# FF milk supply - Low



## Rev144 (Jan 22, 2011)

What kind of milk supply is expected from a first time freshener Nubian? I know this is not an easy question, and round a bout answers are welcome. If its been two weeks what should the doe be milking? My doe looked like she had small bags, so out of curiosity I kept her babies off her last night. I milked her this morning and got a whoppin 1lb 2 oz. (little over a pint) Is there a chance that her milk production will go up? and if so how much can I expect? As it stands now, her kids are only getting a pint a day each.
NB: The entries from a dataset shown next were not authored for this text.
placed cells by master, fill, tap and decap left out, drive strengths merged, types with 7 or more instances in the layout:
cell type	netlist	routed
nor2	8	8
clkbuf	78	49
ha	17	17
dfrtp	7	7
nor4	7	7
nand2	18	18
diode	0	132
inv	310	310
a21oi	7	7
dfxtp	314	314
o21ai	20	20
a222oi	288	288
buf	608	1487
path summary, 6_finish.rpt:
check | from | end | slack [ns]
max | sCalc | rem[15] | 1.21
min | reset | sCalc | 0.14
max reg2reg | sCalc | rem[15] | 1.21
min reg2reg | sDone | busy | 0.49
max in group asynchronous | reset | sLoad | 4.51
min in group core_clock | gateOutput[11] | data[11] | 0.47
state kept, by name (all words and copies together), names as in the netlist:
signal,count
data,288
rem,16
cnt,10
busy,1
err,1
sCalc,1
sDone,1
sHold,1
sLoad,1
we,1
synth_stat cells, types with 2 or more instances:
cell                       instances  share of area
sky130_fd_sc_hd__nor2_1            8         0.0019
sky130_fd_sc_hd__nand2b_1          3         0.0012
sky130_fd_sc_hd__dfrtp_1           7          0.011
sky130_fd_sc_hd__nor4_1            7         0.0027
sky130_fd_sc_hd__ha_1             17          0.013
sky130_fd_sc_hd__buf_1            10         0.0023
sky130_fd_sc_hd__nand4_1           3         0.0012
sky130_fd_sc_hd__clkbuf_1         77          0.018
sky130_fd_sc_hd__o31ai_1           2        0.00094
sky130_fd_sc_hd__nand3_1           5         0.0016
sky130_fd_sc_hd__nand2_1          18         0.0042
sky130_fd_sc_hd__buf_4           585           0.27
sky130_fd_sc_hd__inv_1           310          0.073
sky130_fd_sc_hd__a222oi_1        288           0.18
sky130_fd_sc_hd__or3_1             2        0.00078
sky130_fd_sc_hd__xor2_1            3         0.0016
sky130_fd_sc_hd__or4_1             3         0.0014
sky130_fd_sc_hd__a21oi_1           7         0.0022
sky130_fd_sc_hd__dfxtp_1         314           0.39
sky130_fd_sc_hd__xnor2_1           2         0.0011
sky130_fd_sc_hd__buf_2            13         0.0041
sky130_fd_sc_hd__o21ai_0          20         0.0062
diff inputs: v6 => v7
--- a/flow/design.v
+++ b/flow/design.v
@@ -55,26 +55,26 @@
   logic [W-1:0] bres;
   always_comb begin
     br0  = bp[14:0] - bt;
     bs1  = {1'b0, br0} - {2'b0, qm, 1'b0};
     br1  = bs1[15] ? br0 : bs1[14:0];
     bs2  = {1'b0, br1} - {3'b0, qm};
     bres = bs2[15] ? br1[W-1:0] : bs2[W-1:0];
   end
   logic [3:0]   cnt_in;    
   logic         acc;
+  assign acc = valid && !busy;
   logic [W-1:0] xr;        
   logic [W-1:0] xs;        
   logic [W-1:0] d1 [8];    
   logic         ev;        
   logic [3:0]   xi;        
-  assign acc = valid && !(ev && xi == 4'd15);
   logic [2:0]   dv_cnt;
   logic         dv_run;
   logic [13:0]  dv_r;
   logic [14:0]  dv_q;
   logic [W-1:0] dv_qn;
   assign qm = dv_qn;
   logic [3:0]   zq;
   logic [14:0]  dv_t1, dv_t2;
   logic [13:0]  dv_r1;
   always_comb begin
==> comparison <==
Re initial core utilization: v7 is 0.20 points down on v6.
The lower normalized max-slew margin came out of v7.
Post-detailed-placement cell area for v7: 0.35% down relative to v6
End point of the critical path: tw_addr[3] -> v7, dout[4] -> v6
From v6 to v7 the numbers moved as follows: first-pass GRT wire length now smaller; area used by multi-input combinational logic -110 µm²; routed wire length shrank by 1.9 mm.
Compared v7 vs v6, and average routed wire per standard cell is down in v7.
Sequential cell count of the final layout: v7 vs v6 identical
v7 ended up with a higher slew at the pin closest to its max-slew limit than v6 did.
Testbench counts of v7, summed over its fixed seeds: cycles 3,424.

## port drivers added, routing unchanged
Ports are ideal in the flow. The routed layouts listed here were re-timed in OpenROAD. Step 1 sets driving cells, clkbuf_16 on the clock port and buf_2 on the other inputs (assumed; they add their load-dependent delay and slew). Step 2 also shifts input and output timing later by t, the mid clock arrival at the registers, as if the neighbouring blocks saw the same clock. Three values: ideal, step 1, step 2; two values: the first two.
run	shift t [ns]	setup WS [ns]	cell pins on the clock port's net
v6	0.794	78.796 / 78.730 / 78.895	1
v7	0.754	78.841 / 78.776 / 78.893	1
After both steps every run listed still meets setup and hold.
That does not seem like much milk. I was really expecting a lot more milk from this doe. Her mama and other family members were close to 11 lb a day milkers. My other doe only has one kid and I milk her in the mornings (baby is left on her over the night) and I am getting 1 quart a day.


----------



## luvmyherd (Apr 9, 2011)

Well, all of my goats were giving as least 3 pounds each morning by two weeks this past season. One gave 8 each morning but she is a Togg. Nubians tend to be less prolific. I would try milking her more often and making sure she is milked out. Make sure she has lots of water and hay of course.
My Nubian was a 2nd freshener and started out at a gallon a day but dropped more quickly than the Toggs and nearly dried up at 11 months.
Hope that sheds some light.


----------



## ptgoats45 (Nov 28, 2011)

I've heard Nubians usually only produce 4 lbs per day their first freshening, but will produce more afterwards.


----------



## KW Farms (Jun 21, 2008)

Milk production depends a lot on feed, health, and genetics. What kind of diet do you have her on? 
First fresheners will have less milk production and gain capacity with kiddings, she might just not have much this kidding and really increase in production later on.


----------